Avoid fixating directly on the eyes. When interacting with a person, there's an unconscious tendency to shift your gaze from one eye to the other, which the listener interprets as the speaker's insecurity. A piece of advice is to look right between the person's eyes. People perceive that you look into their eyes confidently, and they feel more engaged.
The gaze should not be fixed but in motion. Try looking between the spectator's eyes for four seconds, then shift your eyes to an object or another person, and finally return to the initial position. This prevents the gaze from becoming intrusive to the spectator while remaining engaging.
The duration of eye contact is brief but should exceed a threshold below which the connection with the interlocutor is broken. As we mentioned earlier, four seconds is optimal.

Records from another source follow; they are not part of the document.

`config.mk`:
```
export PLATFORM = sky130hd
export DESIGN_NAME = instr_sequencer
export DESIGN_NICKNAME = d
export VERILOG_FILES = /design/src/hw/core_timing_pkg.sv /design/src/hw/opcode_timing.sv /design/src/hw/instr_sequencer.sv
export SDC_FILE = /design/constraint.sdc
export NUM_CORES = 1
export LEC_CHECK = 0
export BUFFER_PORTS_ARGS = -buffer_cell sky130_fd_sc_hd__buf_2
export CORE_ASPECT_RATIO = 0.8
export CORE_MARGIN = 4
export CORE_UTILIZATION = 57
export DETAILED_ROUTE_END_ITERATION = 10
export GPL_ROUTABILITY_DRIVEN = 0
export GPL_TIMING_DRIVEN = 0
export PLACE_DENSITY = 0.81
export SYNTH_ARGS = -nofsm -noshare
export SYNTH_HDL_FRONTEND = slang
export SYNTH_SLANG_ARGS = --single-unit
```
`constraint.sdc`:
```
create_clock -name clk -period 4.3 [get_ports clk]
set_clock_uncertainty 0.05 [all_clocks]
set_input_delay 0.215 -clock clk [delete_from_list [all_inputs] [get_ports clk]]
set_output_delay 0.215 -clock clk [all_outputs]
set_load 0.02 [all_outputs]
```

If you are performing for two or more spectators, you must allocate the appropriate number of glances to each one to keep them engaged. The following section explains a technique to achieve this.
Finally, when shifting your gaze, do so slowly, without abrupt movements, accompanying your eyes with appropriate gestures that further highlight your words and connection with the spectator.
Although it may sound a bit silly, my advice for practising all of these suggestions is to rehearse them with puppets: by making eye contact with them, you can practice using your gaze as if puppets were your spectators at your close-up venue. Place puppets in front of you and perform a trick you like focusing on implementing just one piece of advice at a time. Once they become automatic, you can rehearse them with friends. Perhaps you can film the performance and review the footage to see if you applied each suggestion, only focusing on the movement of your eyes.
2: A toolkit for a broader audience
For an audience where there can't be a personal connection with individual spectators, relying solely on the magician's eyes may not be perceived at a great distance. If you have ever been to a theatre or a concert, you may have noticed that the farther you are seated from the performer, the less visible their eyes or even their face becomes.
Consequently, one suggestion to make eye contact with your audience is that your entire head and torso should be in motion and face the specific section of the audience you are engaging with. Your eyes wouldn't be enough.
A helpful tip would be to film your performance from various angles and depths within the auditorium to assess if you, as a spectator, would feel involved from every spot in the audience.
But how do you address the entire audience without overlooking any section? This is where the Post-it technique (pretty cool name, I know) comes into play. It works this way: you should take six Post-it notes and number them from one to six. Then, affix them to a wall: three above and three below, adequately spaced apart. These represent the six sectors into which you have divided the imaginary audience in front of you. Now, perform a magic trick you are familiar with while looking at the Post-it notes following their numbering. Next, rearrange the order and repeat the trick while focusing on the Post-it notes according to the new total. Gradually increase the number of post-it notes on the wall to create more audience sectors.
Following a numbering system will help you ensure that you do not overlook any section of the audience, and having the post-it notes distributed in random order guarantees that your movements are not linear and boring for the spectators. These two features ensure that everyone feels included in your performance.
This technique can be applied to stage, close-up magic, or any other venue. You can envision the Post-it notes representing individual people or sections of an audience.
Now it's your turn! You have new tools; strive to internalize them until they become second nature. If you're here, it's because you love magic, and I believe there's nothing more beautiful than performing a magic effect, creating a bridge with the spectator, and sharing a message. To do that, rehearsing is essential. Practice, embrace the journey and let eye contact truly enhance your magic.